The cross product is an essential operation in the field of vector algebra and is particularly useful in finding a vector perpendicular to two given vectors. In simpler terms, it helps in deriving a "new" vector normal to a plane defined by two direction vectors. This operation is especially useful when trying to find the equation of a plane.

In the given exercise, to find a normal vector to the plane containing two lines, we performed a cross product of the direction vectors from the lines.

• First Direction Vector: \( \langle 2, -1, 6 \rangle \)
• Second Direction Vector: \( \langle 1, 1, -3 \rangle \)

To calculate the cross product, the determinant approach is often used, involving calculating the components systematically:

• \( (-1)(-3) - (6)(1) = -3 \)
• \( (6)(1) - (2)(-3) = 12 \)
• \( (2)(1) - (-1)(1) = 3 \)

Thus, the resulting vector \( \langle -3, 12, 3 \rangle \) serves as the normal vector for the plane.

Understanding the normal vector is crucial when determining the equation of a plane. The normal vector is a vector that is perpendicular to the plane, and it influences the plane's orientation in 3D space. Essentially, it is an important descriptor of the plane.

To find the normal vector, as in the exercise, one common method is to utilize the cross product of two non-parallel direction vectors that lie on the plane. From the cross product calculated earlier:

• Normal Vector: \( \langle -3, 12, 3 \rangle \)

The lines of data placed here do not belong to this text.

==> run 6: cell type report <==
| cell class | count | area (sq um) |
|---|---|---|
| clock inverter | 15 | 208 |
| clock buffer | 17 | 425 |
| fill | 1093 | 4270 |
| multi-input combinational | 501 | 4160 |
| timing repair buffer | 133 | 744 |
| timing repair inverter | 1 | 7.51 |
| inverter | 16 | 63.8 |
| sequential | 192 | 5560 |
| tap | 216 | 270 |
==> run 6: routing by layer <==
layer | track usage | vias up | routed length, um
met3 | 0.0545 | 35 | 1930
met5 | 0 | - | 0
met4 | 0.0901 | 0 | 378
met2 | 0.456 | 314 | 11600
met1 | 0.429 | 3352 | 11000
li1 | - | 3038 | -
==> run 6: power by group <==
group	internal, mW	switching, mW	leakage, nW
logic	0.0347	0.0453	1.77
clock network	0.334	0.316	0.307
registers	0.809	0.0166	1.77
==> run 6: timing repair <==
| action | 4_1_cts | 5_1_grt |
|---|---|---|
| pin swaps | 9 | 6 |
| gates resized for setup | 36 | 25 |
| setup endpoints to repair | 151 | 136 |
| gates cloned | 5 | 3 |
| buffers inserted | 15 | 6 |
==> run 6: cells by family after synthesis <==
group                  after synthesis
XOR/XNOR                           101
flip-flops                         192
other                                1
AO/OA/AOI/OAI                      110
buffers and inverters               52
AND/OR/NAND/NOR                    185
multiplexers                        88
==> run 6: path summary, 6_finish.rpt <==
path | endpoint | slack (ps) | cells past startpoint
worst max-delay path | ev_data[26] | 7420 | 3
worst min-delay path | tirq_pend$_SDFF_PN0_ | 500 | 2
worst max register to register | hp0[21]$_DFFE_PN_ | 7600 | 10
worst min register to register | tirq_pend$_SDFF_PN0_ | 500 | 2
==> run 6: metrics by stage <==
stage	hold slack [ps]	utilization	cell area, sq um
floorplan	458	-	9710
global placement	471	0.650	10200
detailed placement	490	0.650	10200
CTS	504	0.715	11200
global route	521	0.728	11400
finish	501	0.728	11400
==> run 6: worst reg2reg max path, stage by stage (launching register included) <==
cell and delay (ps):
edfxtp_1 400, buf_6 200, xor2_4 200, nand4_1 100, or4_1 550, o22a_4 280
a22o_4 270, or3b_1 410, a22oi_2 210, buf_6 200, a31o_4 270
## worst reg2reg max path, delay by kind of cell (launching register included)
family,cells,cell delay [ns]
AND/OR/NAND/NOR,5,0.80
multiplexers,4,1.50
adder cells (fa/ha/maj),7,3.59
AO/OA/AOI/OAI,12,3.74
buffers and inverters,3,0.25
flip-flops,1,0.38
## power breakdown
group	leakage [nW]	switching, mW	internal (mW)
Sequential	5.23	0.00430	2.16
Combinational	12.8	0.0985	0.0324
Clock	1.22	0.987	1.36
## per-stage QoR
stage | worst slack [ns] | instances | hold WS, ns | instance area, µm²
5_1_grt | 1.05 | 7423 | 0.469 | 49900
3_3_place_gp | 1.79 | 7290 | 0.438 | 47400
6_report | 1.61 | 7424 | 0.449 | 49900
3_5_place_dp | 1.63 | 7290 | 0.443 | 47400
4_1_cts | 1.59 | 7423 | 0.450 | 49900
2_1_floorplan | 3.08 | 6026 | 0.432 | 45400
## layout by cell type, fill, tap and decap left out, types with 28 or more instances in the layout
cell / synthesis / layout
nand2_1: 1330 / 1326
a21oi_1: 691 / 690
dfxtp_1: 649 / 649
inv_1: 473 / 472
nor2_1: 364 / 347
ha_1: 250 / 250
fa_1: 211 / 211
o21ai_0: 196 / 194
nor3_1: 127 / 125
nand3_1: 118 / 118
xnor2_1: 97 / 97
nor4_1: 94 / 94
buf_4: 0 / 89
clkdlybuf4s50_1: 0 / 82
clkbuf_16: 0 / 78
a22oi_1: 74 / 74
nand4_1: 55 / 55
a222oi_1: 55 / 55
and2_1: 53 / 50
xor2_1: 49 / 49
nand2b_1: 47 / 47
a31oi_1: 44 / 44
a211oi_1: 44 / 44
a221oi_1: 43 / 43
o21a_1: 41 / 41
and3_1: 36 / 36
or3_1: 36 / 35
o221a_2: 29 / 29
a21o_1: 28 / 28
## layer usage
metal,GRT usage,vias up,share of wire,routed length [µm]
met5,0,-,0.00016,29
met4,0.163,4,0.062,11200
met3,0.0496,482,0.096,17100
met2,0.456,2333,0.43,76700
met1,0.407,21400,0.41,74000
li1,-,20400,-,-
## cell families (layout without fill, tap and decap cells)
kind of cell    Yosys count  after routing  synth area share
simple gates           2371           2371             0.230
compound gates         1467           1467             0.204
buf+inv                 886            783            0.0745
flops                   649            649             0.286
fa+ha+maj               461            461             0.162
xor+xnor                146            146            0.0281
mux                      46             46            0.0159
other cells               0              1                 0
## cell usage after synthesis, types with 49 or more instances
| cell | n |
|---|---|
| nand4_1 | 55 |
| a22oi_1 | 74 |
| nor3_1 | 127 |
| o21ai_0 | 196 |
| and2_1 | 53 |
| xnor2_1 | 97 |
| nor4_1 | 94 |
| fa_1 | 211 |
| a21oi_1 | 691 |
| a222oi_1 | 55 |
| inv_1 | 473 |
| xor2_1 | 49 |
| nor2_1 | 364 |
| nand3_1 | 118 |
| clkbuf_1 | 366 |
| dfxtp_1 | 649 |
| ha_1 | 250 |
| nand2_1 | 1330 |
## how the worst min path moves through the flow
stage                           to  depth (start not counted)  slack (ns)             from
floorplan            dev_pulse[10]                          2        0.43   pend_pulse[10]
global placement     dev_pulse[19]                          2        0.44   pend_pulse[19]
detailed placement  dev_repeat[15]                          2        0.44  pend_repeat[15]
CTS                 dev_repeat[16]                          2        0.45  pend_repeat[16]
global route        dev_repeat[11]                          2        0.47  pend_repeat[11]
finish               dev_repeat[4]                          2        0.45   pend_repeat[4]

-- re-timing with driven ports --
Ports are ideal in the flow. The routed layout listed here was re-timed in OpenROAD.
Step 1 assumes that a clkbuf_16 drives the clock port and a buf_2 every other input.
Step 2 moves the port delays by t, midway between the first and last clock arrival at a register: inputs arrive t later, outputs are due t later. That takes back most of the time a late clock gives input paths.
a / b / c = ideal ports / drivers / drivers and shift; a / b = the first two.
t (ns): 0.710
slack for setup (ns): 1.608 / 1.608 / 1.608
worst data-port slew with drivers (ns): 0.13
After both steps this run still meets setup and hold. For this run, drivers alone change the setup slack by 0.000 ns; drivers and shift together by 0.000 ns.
This design comes from an exercise in tuning for small area, a short achievable clock period and few clock cycles on the open sky130 flow, not from production work. In this exercise RTL edits were held to simulation tests only and were not proved equivalent to the original. No activity file was given, so power comes from the tool's default toggle rates.

## cm11a_ctrl
module cm11a_ctrl (
  input  wire         clk,
  input  wire         rst,
  input  wire         open_ok,
  input  wire         in_valid,
  output wire         in_ready,
  input  wire [1:0]   in_kind,
  input  wire [7:0]   in_op,
  input  wire [7:0]   in_n,
  input  wire [127:0] in_data,
  output reg          tx_valid,
  input  wire         tx_ready,
  output reg  [7:0]   tx_data,
  output reg          hr_valid,
  input  wire         hr_ready,
  output reg  [1:0]   hr_kind,
  output reg  [7:0]   hr_val,
  output reg          ev_valid,
  input  wire         ev_ready,
  output reg  [3:0]   ev_type,
  output reg  [7:0]   ev_a,
  output reg  [7:0]   ev_b,
  output reg  [7:0]   ev_c,
  output reg  [7:0]   ev_d
);
clock: 8.0 ns
lec_check: 0
cap_margin: 20
core_margin: 2
core_utilization: 40
place_density: 0.6
setup_slack_margin: 4.5
slew_margin: 20
tns_end_percent: 100
run.sh (not shown) runs the stock make flow with config.mk's settings and CLKGATE_MAP_FILE= SYNTH_SCRIPT=/design/flow/synth_recipe.tcl, a recipe that flattens the netlist after the stock synthesis.
The baseline produced a clean layout.
Testbench counts at the start, summed over its fixed seeds: cycles 5,576.
Rerun with:
SETUP_SLACK_MARGIN = 5   (was 4.5)
Effect: Power came out lower by a few percent; routed wire length grows by a little under a tenth; setup slack improved by 67 ps; global-route usage rose by 1.4 points; design area went up by a little under a tenth; die area does not change.
This is an optimization exercise on Yosys and OpenROAD, whose aim is small area, a short achievable clock period and few clock cycles, not a production implementation. At most, simulation tests tie the RTL to the original design; equivalence was not proved. Power is estimated from default activity; no workload was simulated.

==> flow/design.v (excerpt) <==
module tp_core (
    input  wire        clk,
    input  wire        rst,
    input  wire        in_valid,
    input  wire [7:0]  in_data,
    input  wire        in_last,
    output reg         in_ready,
    output reg         bit_valid,
    output reg         bit_data,
    output reg         pm_valid,
    output wire [7:0]  pm_pos,
    output wire [31:0] pm_obs,
    output reg  [5:0]  pm_obsn,
    output reg  [4:0]  pm_score,
    output reg         fr_valid,
    output reg  [7:0]  fr_start,
    output wire [7:0]  fr_end,
    output reg         done,
    output reg  [9:0]  marker_count,
    output wire [7:0]  bit_count,
    output reg  [2:0]  frame_count,
    output reg  [7:0]  frame_min_len,
    output reg  [7:0]  frame_max_len,
    output reg  [7:0]  pm_count,
    output reg         diag
);
    localparam [31:0] SYNCW = 32'hC3A55A1E;   
    localparam integer NG   = 86;             
    reg       i_v;
    reg [1:0] i_s;                  
    reg       i_last;
    reg       rst_q;                
    wire accept = in_valid & in_ready;
    reg            pv;              
    reg            nz;              
    reg            ph;              
    reg  [1:0]     ts;
    reg  [3:0]     cs;
    reg  [6:0]     hd;
    reg  [1:0]     hs;
    reg  [4:0]     g [0:NG-1];
    wire       mk   = i_s[0] & i_s[1];
    wire       push = i_v & ~mk & (ts == 2'd2);
    wire       adv  = nz & ~ph;
    wire [4:0] gnew = {1'b0, cs} + (i_s[1] ? 5'd18 : i_s[0] ? 5'd9 : 5'd0);
    wire [3:0] csn  = (ts == 2'd0) ? {2'b00, i_s} :
                      cs + (i_s[1] ? 4'd6 : i_s[0] ? 4'd3 : 4'd0);
    wire [4:0] ge [0:127];
    genvar gi;
    generate
        for (gi = 0; gi < 128; gi = gi + 1) begin : gext
            if (gi == 0)       assign ge[gi] = {1'b0, cs};
  ...
For scale: about 1500 cells after synthesis, about 600 flip-flops, ~130 I/O pins, about 24000 sq um of cells after synthesis.
clock: 10.0 ns
lec_check: 0
cap_margin: 20
core_margin: 2
core_utilization: 40
slew_margin: 20
standard.sh (not shown) runs the stock make flow with config.mk's settings and CLKGATE_MAP_FILE= SYNTH_SCRIPT=/design/flow/synth_recipe.tcl, a recipe that flattens the netlist after the stock synthesis.
==> flow/flow/run.sh <==
#!/bin/bash
# Standard ORFS layout, with timing repair aiming at a larger setup margin.
set -euo pipefail
bash standard.sh SETUP_SLACK_MARGIN=6.8 finish > standard_flow.log 2>&1
The baseline finished clean.
Rerun with:
==> flow/flow/run.sh (replaced) <==
#!/bin/bash
# Standard ORFS layout, with timing repair aiming at a larger setup margin.
set -euo pipefail
bash standard.sh SETUP_SLACK_MARGIN=7.0 finish > standard_flow.log 2>&1
Outcome: The changed run finished clean; design area is higher by a few percent; area after synthesis does not change; maximum frequency barely changes; register-to-register slack is better by 0.16 ns; total power stays flat; final cell count grows slightly; via count rises slightly; wire length climbs by a few percent; die area does not change; sequential share of layout area fell by 1.3 points; worst hold slack hardly moves.
No run of this note included a check of the RTL's function; only the layout flow was run.

========
Another version of the RTL of tp_core (not shown whole).
Size in the first run: ~1600 cells after synthesis, about 130 I/O pins, ~0.024 mm^2 of cells after synthesis.
clock: 10.0 ns
lec_check: 0
cap_margin: 20
core_margin: 2
core_utilization: 40
cts_cluster_diameter: 70
cts_cluster_size: 24
setup_slack_margin: 5
slew_margin: 20
run.sh (not shown) runs the stock make flow with config.mk's settings and CLKGATE_MAP_FILE= SYNTH_SCRIPT=/design/flow/synth_recipe.tcl, a recipe that flattens the netlist after the stock synthesis.
Stock flow here: none of the scripts above is used.
The baseline finished clean.
Testbench counts at the start, summed over its fixed seeds: cycles 49,242.
Next try:
==> flow/flow/run.sh (new file) <==
#!/bin/bash
# Standard ORFS layout, with timing repair aiming at a larger setup margin.
set -euo pipefail
bash standard.sh SETUP_SLACK_MARGIN=7.0 finish > standard_flow.log 2>&1
==> flow/standard.sh (new file) <==
#!/bin/bash
# synth_recipe.tcl (not shown) runs the flow's synth.tcl, then flattens the netlist and writes it again
# the make line also repeats each setting of config.mk as NAME=value (left out here)
make -C /OpenROAD-flow-scripts/flow DESIGN_CONFIG=/design/flow/config.mk WORK_HOME=/design/flow/orfs CLKGATE_MAP_FILE= SYNTH_SCRIPT=/design/flow/synth_recipe.tcl "${@:-finish}"
Settings changed: CTS_CLUSTER_DIAMETER 70 to 60, CTS_CLUSTER_SIZE 24 to 20, SETUP_SLACK_MARGIN 5 to not set.
removed: flow/run.sh
Result: The new run completed with no timing, DRC or antenna violations. Total power increases by 7.1%. Non-clock buffer count goes up by 123. Via count grows by 4.6%. Clock skew rose by 0.018 ns. Setup slack is better by 0.97 ns. Area after synthesis is unchanged. Worst hold slack improves by 0.0050 ns. Routed wire length goes up by 5.4%. Final area climbs by 6.0%. Sequential share of layout area came out lower by 3.1 points. Utilization came out higher by 2.7 points.
Next try:
==> flow/flow/run.sh (replaced) <==
#!/bin/bash
# Standard ORFS layout, with timing repair aiming at a larger setup margin.
set -euo pipefail
bash standard.sh SETUP_SLACK_MARGIN=6.8 finish > standard_flow.log 2>&1
Settings changed: CTS_CLUSTER_DIAMETER 60 to 70, CTS_CLUSTER_SIZE 20 to 24.
Outcome:
- via count is lower by 1.2%
- cell area came out lower by 4.3%
- critical path depth rose by 1
- utilization came out lower by 2.1 points
- power goes down by 6.2%
- wire length fell by 1.6%
- flip-flop and latch count stays the same

========
## run 4
The RTL this note starts from:
==> flow/design.v <==
module tp_core (
    input  wire        clk,
    input  wire        rst,
    input  wire        in_valid,
    input  wire [7:0]  in_data,
    input  wire        in_last,
    output reg         in_ready,
    output reg         bit_valid,
    output reg         bit_data,
    output reg         pm_valid,
    output wire [7:0]  pm_pos,
    output wire [31:0] pm_obs,
    output reg  [5:0]  pm_obsn,
    output reg  [4:0]  pm_score,
    output reg         fr_valid,
    output reg  [7:0]  fr_start,
    output wire [7:0]  fr_end,
    output reg         done,
    output reg  [9:0]  marker_count,
    output reg  [7:0]  bit_count,
    output reg  [2:0]  frame_count,
    output reg  [7:0]  frame_min_len,
    output reg  [7:0]  frame_max_len,
    output reg  [7:0]  pm_count,
    output reg         diag
);
    localparam [31:0] SYNCW = 32'hC3A55A1E;   
    localparam integer NG   = 86;             
    reg       i_v;
    reg [1:0] i_s;                  
    reg       i_last;
    wire accept = in_valid & in_ready;
    reg            pv;              
    reg            nz;              
    reg            ph;              
    reg  [1:0]     ts;
    reg  [3:0]     cs;
    reg  [6:0]     hd;
    reg  [1:0]     hs;
    reg  [4:0]     g [0:NG-1];
    wire       mk   = i_s[0] & i_s[1];
    wire       push = i_v & ~mk & (ts == 2'd2);
    wire       adv  = nz & ~ph;
    wire [4:0] gnew = {1'b0, cs} + (i_s[1] ? 5'd18 : i_s[0] ? 5'd9 : 5'd0);
    wire [3:0] csn  = (ts == 2'd0) ? {2'b00, i_s} :
                      cs + (i_s[1] ? 4'd6 : i_s[0] ? 4'd3 : 4'd0);
    wire [4:0] ge [0:127];
    genvar gi;
    generate
        for (gi = 0; gi < 128; gi = gi + 1) begin : gext
            if (gi == 0)       assign ge[gi] = {1'b0, cs};
            else if (gi <= NG) assign ge[gi] = g[gi-1];
            else               assign ge[gi] = 5'd0;
        end
    endgenerate
    wire [4:0] l1 [0:63];
    wire [4:0] l2 [0:31];
    wire [4:0] l3 [0:15];
    wire [4:0] l4 [0:7];
    wire [4:0] l5 [0:3];
    wire [4:0] l6 [0:1];
    generate
        for (gi = 0; gi < 64; gi = gi + 1) begin : mx1
            assign l1[gi] = hd[0] ? ge[2*gi+1] : ge[2*gi];
        end
        for (gi = 0; gi < 32; gi = gi + 1) begin : mx2
            assign l2[gi] = hd[1] ? l1[2*gi+1] : l1[2*gi];
        end
        for (gi = 0; gi < 16; gi = gi + 1) begin : mx3
            assign l3[gi] = hd[2] ? l2[2*gi+1] : l2[2*gi];
        end
        for (gi = 0; gi < 8; gi = gi + 1) begin : mx4
            assign l4[gi] = hd[3] ? l3[2*gi+1] : l3[2*gi];
        end
        for (gi = 0; gi < 4; gi = gi + 1) begin : mx5
            assign l5[gi] = hd[4] ? l4[2*gi+1] : l4[2*gi];
        end
        for (gi = 0; gi < 2; gi = gi + 1) begin : mx6
            assign l6[gi] = hd[5] ? l5[2*gi+1] : l5[2*gi];
        end
    endgenerate
    wire [4:0] gmid = hd[6] ? l6[1] : l6[0];
    reg       rd_v;
    reg [4:0] rd_g;
    reg [1:0] rd_hs;
    reg       rd_last;
    integer k;
    always @(posedge clk) begin
        if (push) begin
            g[0] <= gnew;
            for (k = 1; k < NG; k = k + 1)
                g[k] <= g[k-1];
        end
    end
    always @(posedge clk) begin
        rd_g  <= gmid;
        rd_hs <= hs;
        if (i_v & ~mk) begin
            cs <= csn;
            ts <= (ts == 2'd2) ? 2'd0 : ts + 2'd1;
            nz <= 1'b1;
            ph <= ~ph;
            if (adv)
                hs <= (hs == 2'd2) ? 2'd0 : hs + 2'd1;
            if (push)
                hd <= hd + 7'd1;
            else if (adv && hs == 2'd2)
                hd <= hd - 7'd1;
        end
        if (rst) begin
            pv <= 1'b0;
            rd_v <= 1'b0;
            rd_last <= 1'b0;
        end else begin
            rd_v    <= i_v & mk & pv & nz;
            rd_last <= i_v & i_last;
            if (i_v & mk)
                pv <= 1'b1;
            if (i_v & i_last)
                pv <= 1'b0;
        end
        if (rst || (i_v & (mk | i_last))) begin
            nz <= 1'b0;
            ph <= 1'b0;
            ts <= 2'd0;
            hd <= 7'd0;
            hs <= 2'd0;
        end
    end
    wire [1:0] dg2 = (rd_g >= 5'd18) ? 2'd2 : (rd_g >= 5'd9) ? 2'd1 : 2'd0;
    wire [3:0] rm2 = rd_g[3:0] - (dg2[1] ? 4'd2 : dg2[0] ? 4'd9 : 4'd0);    
    wire [1:0] dg1 = (rm2 >= 4'd6) ? 2'd2 : (rm2 >= 4'd3) ? 2'd1 : 2'd0;
    wire [1:0] dg0 = rm2[1:0] - (dg1[1] ? 2'd2 : dg1[0] ? 2'd3 : 2'd0);     
    wire [1:0] trit = (rd_hs == 2'd0) ? dg0 : (rd_hs == 2'd1) ? dg1 : dg2;
    reg r_last;
    always @(posedge clk) begin
        bit_data <= trit[1];
        if (rst) begin
            bit_valid <= 1'b0;
            r_last    <= 1'b0;
        end else begin
            bit_valid <= rd_v & (trit != 2'd0);
            r_last    <= rd_last;
        end
    end
    reg  [31:0] win;                
    reg         fl;                 
    reg         cl;                 
    reg         hw;                 
    reg         fopen;
    reg         fup;                
    reg  [7:0]  flen;               
    reg  [7:0]  pos;                
    reg         lpend;              
    reg         m1, m2, m3, m4;     
    assign pm_obs = win;
    assign fr_end = pos;
    assign pm_pos = pos;
    wire        clr    = done;      
    wire        sh_r   = bit_valid;
    wire        shift  = sh_r | fl;
    wire        qv     = ~clr & (hw | (pos == 8'hFF));
    wire        wbusy  = fl | cl | done;
    wire        wlast  = r_last | lpend;
    wire [23:0] dnext = win[29:6] ^ SYNCW[31:8];
    reg  [2:0]  ps [0:3];
    integer pj;
    always @(posedge clk) begin
        if (shift)
            for (pj = 0; pj < 4; pj = pj + 1)
                ps[pj] <= {2'd0, dnext[6*pj]}   + {2'd0, dnext[6*pj+1]} + {2'd0, dnext[6*pj+2]}
                        + {2'd0, dnext[6*pj+3]} + {2'd0, dnext[6*pj+4]} + {2'd0, dnext[6*pj+5]};
    end
    wire [4:0]  ndiff = ({2'd0, ps[0]} + {2'd0, ps[1]}) + ({2'd0, ps[2]} + {2'd0, ps[3]});
    wire        hit   = (ndiff <= 5'd4);
    wire        exact = sh_r & qv & ({win[30:0], bit_data} == SYNCW) & (~fo0 | (flen >= 8'd32));
    wire [2:0]  fc0   = clr ? 3'd0 : frame_count;
    wire        fo0   = clr ? 1'b0 : fopen;
    wire [7:0]  bc0   = clr ? 8'd0 : bit_count;
    wire        femit = (exact | cl) & fo0;       
    wire        nmin  = (fc0 == 3'd0) | (flen < frame_min_len);
    wire        nmax  = (fc0 == 3'd0) | (flen > frame_max_len);
    always @(posedge clk) begin
        if (shift)
            win <= {win[30:0], sh_r & bit_data};
        pm_score <= 5'd24 - ndiff;
        if (fup)
            fr_start <= pos;
        if (rst) begin
            fl            <= 1'b0;
            cl            <= 1'b0;
            done          <= 1'b0;
            pm_valid      <= 1'b0;
            fr_valid      <= 1'b0;
            fup           <= 1'b0;
            lpend         <= 1'b0;
            {m1, m2, m3, m4} <= 4'd0;
            hw            <= 1'b0;
            fopen         <= 1'b0;
            pos           <= 8'd224;
            pm_obsn       <= 6'd32;
            bit_count     <= 8'd0;
            pm_count      <= 8'd0;
            frame_count   <= 3'd0;
            frame_min_len <= 8'd0;
            frame_max_len <= 8'd0;
            marker_count  <= 10'd0;
            diag          <= 1'b0;
        end else begin
            done     <= cl;
            cl       <= fl & (pm_obsn == 6'd25);
            pm_valid <= shift & qv & hit;
            fr_valid <= femit;
            fup      <= exact;
            {m1, m2, m3, m4} <= {i_v & mk, m1, m2, m3};
            marker_count <= (clr ? 10'd0 : marker_count) + {9'd0, m4};
            bit_count    <= bc0 + {7'd0, sh_r};
            pm_count     <= (clr ? 8'd0 : pm_count) + {7'd0, pm_valid};
            if (wlast & ~wbusy)
                fl <= 1'b1;
            else if (fl & (pm_obsn == 6'd25))
                fl <= 1'b0;
            lpend <= wlast & wbusy;
            if (clr)
                pm_obsn <= 6'd32;
            if (shift)
                hw <= qv;
            else if (clr)
                hw <= 1'b0;
            if (shift) begin
                pos <= (clr ? 8'd224 : pos) + 8'd1;
            end else if (cl) begin
                pos <= bit_count;
            end else if (clr) begin
                pos <= 8'd224;
            end
            if (fl)
                pm_obsn <= pm_obsn - 6'd1;
            if (exact)
                flen <= 8'd1;
            else if (sh_r)
                flen <= flen + 8'd1;
            else if (fl && pm_obsn == 6'd32)
                flen <= flen + 8'd31;
            fopen <= exact ? 1'b1 : (cl ? 1'b0 : fo0);
            frame_count <= fc0 + {2'd0, femit};
            if (clr) begin
                frame_min_len <= 8'd0;
                frame_max_len <= 8'd0;
            end
            if (femit) begin
                if (nmin) frame_min_len <= flen;
                if (nmax) frame_max_len <= flen;
            end
            if (cl)
                diag <= (bit_count != 8'd0) && (frame_count == 3'd0) && !fopen;
        end
    end
    always @(posedge clk) begin
        i_s    <= in_data[1:0];
        i_last <= in_last;
        if (rst) begin
            i_v      <= 1'b0;
            in_ready <= 1'b1;
        end else begin
            i_v <= accept;
            if (accept & in_last)
                in_ready <= 1'b0;
            else if (fl & (pm_obsn == 6'd29))
                in_ready <= 1'b1;
        end
    end
endmodule
==> flow/config.mk <==
export PLATFORM = sky130hd
export DESIGN_NAME = tp_core
export DESIGN_NICKNAME = tp_core
export VERILOG_FILES = /design/flow/design.v
export SDC_FILE = /design/flow/constraint.sdc
export NUM_CORES = 4
export LEC_CHECK = 0
export CAP_MARGIN = 20
export CORE_MARGIN = 2
export CORE_UTILIZATION = 55
export CTS_BUF_LIST = sky130_fd_sc_hd__clkbuf_8
export CTS_CLUSTER_SIZE = 40
export SLEW_MARGIN = 20
==> flow/constraint.sdc <==
create_clock -name core_clock -period 10.0 [get_ports {clk}]
set_input_delay 2.0000 -clock core_clock [delete_from_list [all_inputs] [get_ports {clk}]]
set_output_delay 2.0000 -clock core_clock [all_outputs]
set_load 0.01 [all_outputs]
standard.sh (not shown) runs the stock make flow with config.mk's settings and CLKGATE_MAP_FILE= SYNTH_SCRIPT=/design/flow/synth_recipe.tcl, a recipe that flattens the netlist after the stock synthesis.
==> flow/flow/run.sh <==
#!/bin/bash
# Standard ORFS layout, with timing repair aiming at a larger setup margin.
set -euo pipefail
bash standard.sh SETUP_SLACK_MARGIN=7.0 finish > standard_flow.log 2>&1
Testbench counts of run 4, summed over its fixed seeds: cycles 49,242.
What run 3 does differently from run 4 at the input level:
diff --git a/flow/config.mk b/flow/config.mk
--- a/flow/config.mk
+++ b/flow/config.mk
@@ -8,6 +8,4 @@
 export CAP_MARGIN = 20
 export CORE_MARGIN = 2
-export CORE_UTILIZATION = 55
-export CTS_BUF_LIST = sky130_fd_sc_hd__clkbuf_8
-export CTS_CLUSTER_SIZE = 40
+export CORE_UTILIZATION = 40
 export SLEW_MARGIN = 20
### Flow results
Compared with run 4, run 3 shows a higher final HPWL from detailed placement.
Sort run 4 and run 3 by post-route standard cell area excluding fillers, descending, and run 3 comes first.
Re register fraction of the total cell area: run 3 is 0.67 points down on run 4.
Compared with run 4, run 3 shows a lower relative contribution of sequential cells to total power.
Share of power burned in combinational logic (run 3 over run 4): decrease, 0.4 points
Between run 4 and run 3, the cell count went up.

separate check: timing with driven ports:
How much do the figures lean on ideal ports? The routed layouts below were timed once more, with nothing changed but the port constraints. Step 1 sets driving cells, clkbuf_16 on the clock port and buf_2 on the other inputs (assumed; they add their load-dependent delay and slew). Step 2, shift: input delay + t, output delay - t, t = (earliest + latest rising clock arrival at the registers) / 2. This alone moves slack from input paths to output paths. a / b / c = ideal ports / drivers / drivers and shift; a / b = the first two.
run | shift t [ns] | setup slack, ns | worst data-port slew with drivers (ns)
the first run of note 1 | 0.663 | 6.694 / 6.637 / 6.976 | 0.08
the second run of note 1 | 0.664 | 6.692 / 6.635 / 7.053 | 0.08
the first run of note 2 | 0.633 | 5.852 / 5.852 / 5.852 | 0.08
the second run of note 2 | 0.655 | 6.818 / 6.756 / 6.821 | 0.10
the third run of note 2 | 0.631 | 6.828 / 6.768 / 6.852 | 0.08
run 4 | 0.726 | 6.736 / 6.682 / 6.559 | 0.04
run 3 | 0.635 | 6.834 / 6.772 / 6.555 | 0.04
After both steps setup and hold are still met in every run listed. The setup slack of run 3, which loses most, moves by -0.062 ns with the drivers and by -0.279 ns with both steps.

The coordinates of the normal vector correspond to the coefficients in the plane equation. This vector ensures that the plane is defined accurately in three-dimensional space, providing a perpendicular 'anchor' for its orientation.

Parametric equations are a way to express a geometric figure, like a line, using parameters. Unlike symmetric form, which compactly represents a line, parametric equations allow each coordinate to be expressed individually in terms of one or more parameters.

In the context of the exercise, transforming the symmetric form into parametric equations is essential in finding the direction vector of a line. For example, from the provided symmetric form line \( \frac{x-1}{2} = \frac{y+1}{-1} = \frac{z-5}{6} \), we can derive its parametric equations:

• \( x = 1 + 2t \)
• \( y = -1 - t \)
• \( z = 5 + 6t \)

These equations portray not only one specific point on the line but rather an infinite series of points as the parameter \( t \) varies. This form is particularly useful because it simplifies the process of deriving essential elements like points or direction vectors, which are needed in vector operations.

The symmetric form of a line is a concise representation important in both algebra and geometry. It describes the line in terms of its relationship to its direction ratios, which is usually very compact and efficient.

This format can be seen in the exercise as \( \frac{x-1}{2} = \frac{y+1}{-1} = \frac{z-5}{6} \). Each part of the equation signifies the line's direction ratios (or components of the direction vector):

• Direction for \( x \): 2
• Direction for \( y \): -1
• Direction for \( z \): 6

To extract concrete data, such as parametric equations or direction vectors, one may need to break the symmetric form down into individual parametric components. However, the symmetric form remains a powerful way to visually encode a line's directions and structure, especially when determining intersections or constructing planes.